(Collected data)

»»

## config.mk

```make
export PLATFORM = sky130hd
export DESIGN_NAME = poly_mau_result_capture
export DESIGN_NICKNAME = d
export VERILOG_FILES = /design/src/rtl/poly_mau_result_capture.sv
export SDC_FILE = /design/constraint.sdc
export NUM_CORES = 1
export LEC_CHECK = 0
export CAP_MARGIN = 15
export CELL_PAD_IN_SITES_DETAIL_PLACEMENT = 0
export CELL_PAD_IN_SITES_GLOBAL_PLACEMENT = 1
export CORE_MARGIN = 2
export CORE_UTILIZATION = 36
export CTS_BUF_LIST = sky130_fd_sc_hd__clkbuf_8 sky130_fd_sc_hd__clkbuf_16
export CTS_CLUSTER_SIZE = 8
export DETAILED_ROUTE_END_ITERATION = 6
export PLACE_DENSITY = 0.67
export SYNTH_ARGS = -nofsm -noshare
export SYNTH_HDL_FRONTEND = slang
export SYNTH_SLANG_ARGS = --single-unit
```

## constraint.sdc

```tcl
create_clock -name clk -period 7.4 [get_ports clk]
set_clock_uncertainty 0.05 [all_clocks]
set_input_delay 1.48 -clock clk [delete_from_list [all_inputs] [get_ports clk]]
set_output_delay 1.48 -clock clk [all_outputs]
set_load 0.05 [all_outputs]
```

««

**WHAT THIS TASK INVOLVES**: Each line from the one containing "## constraint.sdc" to the close of the records must appear in the output exactly, and no other line.

**RESULT**:
## constraint.sdc

```tcl
create_clock -name clk -period 7.4 [get_ports clk]
set_clock_uncertainty 0.05 [all_clocks]
set_input_delay 1.48 -clock clk [delete_from_list [all_inputs] [get_ports clk]]
set_output_delay 1.48 -clock clk [all_outputs]
set_load 0.05 [all_outputs]
```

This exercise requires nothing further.